Hua Guang, Teoh Andrew Beng Jin, Xiang Yong, Jiang Hao
IEEE Trans Neural Netw Learn Syst. 2024 Aug;35(8):11204-11217. doi: 10.1109/TNNLS.2023.3250210. Epub 2024 Aug 5.
The unprecedented success of deep learning could not be achieved without the synergy of big data, computing power, and human knowledge, among which none is free. This calls for the copyright protection of deep neural networks (DNNs), which has been tackled via DNN watermarking. Due to the special structure of DNNs, backdoor watermarks have been one of the popular solutions. In this article, we first present a big picture of DNN watermarking scenarios with rigorous definitions unifying the black- and white-box concepts across watermark embedding, attack, and verification phases. Then, from the perspective of data diversity, especially adversarial and open set examples overlooked in the existing works, we rigorously reveal the vulnerability of backdoor watermarks against black-box ambiguity attacks. To solve this problem, we propose an unambiguous backdoor watermarking scheme via the design of deterministically dependent trigger samples and labels, showing that the cost of ambiguity attacks will increase from the existing linear complexity to exponential complexity. Furthermore, noting that the existing definition of backdoor fidelity is solely concerned with classification accuracy, we propose to more rigorously evaluate fidelity via examining training data feature distributions and decision boundaries before and after backdoor embedding.
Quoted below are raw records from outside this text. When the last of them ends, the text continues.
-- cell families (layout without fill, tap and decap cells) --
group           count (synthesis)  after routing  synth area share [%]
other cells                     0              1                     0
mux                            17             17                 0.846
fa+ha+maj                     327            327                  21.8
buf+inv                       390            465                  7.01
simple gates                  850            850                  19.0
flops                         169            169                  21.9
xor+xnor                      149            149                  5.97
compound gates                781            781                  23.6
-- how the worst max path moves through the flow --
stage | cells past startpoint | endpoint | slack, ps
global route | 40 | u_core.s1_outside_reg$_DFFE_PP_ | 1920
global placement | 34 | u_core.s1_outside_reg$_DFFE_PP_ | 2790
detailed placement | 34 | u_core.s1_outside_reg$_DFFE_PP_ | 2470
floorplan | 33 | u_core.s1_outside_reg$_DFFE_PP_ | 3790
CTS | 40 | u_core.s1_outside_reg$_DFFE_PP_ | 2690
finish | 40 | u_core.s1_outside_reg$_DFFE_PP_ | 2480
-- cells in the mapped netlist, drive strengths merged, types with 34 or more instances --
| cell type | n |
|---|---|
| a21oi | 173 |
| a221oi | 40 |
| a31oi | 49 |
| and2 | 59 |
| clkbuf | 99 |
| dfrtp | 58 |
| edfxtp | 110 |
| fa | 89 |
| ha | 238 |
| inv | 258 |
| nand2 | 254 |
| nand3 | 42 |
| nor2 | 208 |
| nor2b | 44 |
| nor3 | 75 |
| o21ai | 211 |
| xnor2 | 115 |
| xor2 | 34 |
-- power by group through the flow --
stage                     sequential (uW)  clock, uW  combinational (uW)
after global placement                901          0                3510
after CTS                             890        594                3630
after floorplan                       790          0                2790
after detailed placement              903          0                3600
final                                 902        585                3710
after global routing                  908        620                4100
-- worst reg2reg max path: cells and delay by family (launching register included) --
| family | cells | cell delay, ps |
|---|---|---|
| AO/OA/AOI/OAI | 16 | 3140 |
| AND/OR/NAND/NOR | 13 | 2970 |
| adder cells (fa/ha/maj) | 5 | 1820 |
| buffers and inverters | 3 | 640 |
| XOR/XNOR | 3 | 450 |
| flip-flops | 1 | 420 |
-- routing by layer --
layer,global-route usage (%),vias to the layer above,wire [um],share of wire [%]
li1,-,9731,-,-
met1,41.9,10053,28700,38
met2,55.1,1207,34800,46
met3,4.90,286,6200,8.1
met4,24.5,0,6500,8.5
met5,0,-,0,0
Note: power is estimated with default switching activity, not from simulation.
Incorporating the proposed prototype guided regularizer (PGR) and fine-tune all layers (FTAL) strategy, we show that backdoor fidelity can be substantially improved. Experimental results using two versions of the basic ResNet18, advanced wide residual network (WRN28_10) and EfficientNet-B0, on MNIST, CIFAR-10, CIFAR-100, and FOOD-101 classification tasks, respectively, illustrate the advantages of the proposed method.
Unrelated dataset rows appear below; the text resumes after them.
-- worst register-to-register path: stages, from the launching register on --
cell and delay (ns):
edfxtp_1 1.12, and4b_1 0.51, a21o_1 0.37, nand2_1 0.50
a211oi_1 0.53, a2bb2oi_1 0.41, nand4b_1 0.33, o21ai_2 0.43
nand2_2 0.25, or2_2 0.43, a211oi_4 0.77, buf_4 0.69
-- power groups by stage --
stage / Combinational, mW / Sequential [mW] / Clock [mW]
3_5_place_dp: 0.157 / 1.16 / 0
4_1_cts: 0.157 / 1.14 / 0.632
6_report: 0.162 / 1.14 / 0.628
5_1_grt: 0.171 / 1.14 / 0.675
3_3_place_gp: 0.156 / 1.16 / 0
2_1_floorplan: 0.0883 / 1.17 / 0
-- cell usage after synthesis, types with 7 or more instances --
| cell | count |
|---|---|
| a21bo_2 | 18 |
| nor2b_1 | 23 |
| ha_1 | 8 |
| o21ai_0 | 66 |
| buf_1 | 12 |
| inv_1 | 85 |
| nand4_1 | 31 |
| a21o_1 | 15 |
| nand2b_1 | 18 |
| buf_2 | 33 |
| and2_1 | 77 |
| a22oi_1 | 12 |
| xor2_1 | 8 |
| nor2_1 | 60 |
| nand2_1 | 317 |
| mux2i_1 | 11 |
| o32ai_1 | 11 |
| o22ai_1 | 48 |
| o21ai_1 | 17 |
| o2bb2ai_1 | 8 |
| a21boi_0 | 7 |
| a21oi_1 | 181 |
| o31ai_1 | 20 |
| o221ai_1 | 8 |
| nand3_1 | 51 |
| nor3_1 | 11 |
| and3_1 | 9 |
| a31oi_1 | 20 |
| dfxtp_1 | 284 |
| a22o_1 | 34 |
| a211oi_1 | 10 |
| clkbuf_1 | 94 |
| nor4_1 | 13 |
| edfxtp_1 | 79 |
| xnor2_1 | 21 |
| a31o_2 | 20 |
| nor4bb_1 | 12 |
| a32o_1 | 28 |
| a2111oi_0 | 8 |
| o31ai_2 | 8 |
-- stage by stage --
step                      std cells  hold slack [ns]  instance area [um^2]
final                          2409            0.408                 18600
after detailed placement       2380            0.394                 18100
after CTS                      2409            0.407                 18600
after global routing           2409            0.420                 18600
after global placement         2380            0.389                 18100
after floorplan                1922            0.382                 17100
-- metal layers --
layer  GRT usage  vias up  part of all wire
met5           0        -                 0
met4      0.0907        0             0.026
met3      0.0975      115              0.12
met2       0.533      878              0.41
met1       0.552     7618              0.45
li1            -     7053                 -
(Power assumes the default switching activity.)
深度学习取得的空前成功离不开大数据、计算能力和人类知识的协同作用,而这些都不是免费可得的。这就需要对深度神经网络(DNN)进行版权保护,而这一问题已通过DNN水印技术得以解决。由于DNN的特殊结构,后门水印一直是一种流行的解决方案。在本文中,我们首先呈现了DNN水印场景的全景,给出了严谨的定义,统一了水印嵌入、攻击和验证阶段的黑盒与白盒概念。然后,从数据多样性的角度,特别是现有工作中被忽视的对抗性和开放集示例,我们严格揭示了后门水印在面对黑盒模糊攻击时的脆弱性。为了解决这个问题,我们通过设计确定性相关的触发样本和标签,提出了一种明确的后门水印方案,表明模糊攻击的成本将从现有的线性复杂度增加到指数复杂度。此外,注意到现有的后门保真度定义仅关注分类准确率,我们建议通过检查后门嵌入前后的训练数据特征分布和决策边界来更严格地评估保真度。结合所提出的原型引导正则化器(PGR)和全层微调(FTAL)策略,我们表明可以显著提高后门保真度。分别在MNIST、CIFAR-10、CIFAR-100和FOOD-101分类任务上使用两个版本的基本ResNet18、高级宽残差网络(WRN28_10)和EfficientNet-B0进行的实验结果,说明了所提方法的优势。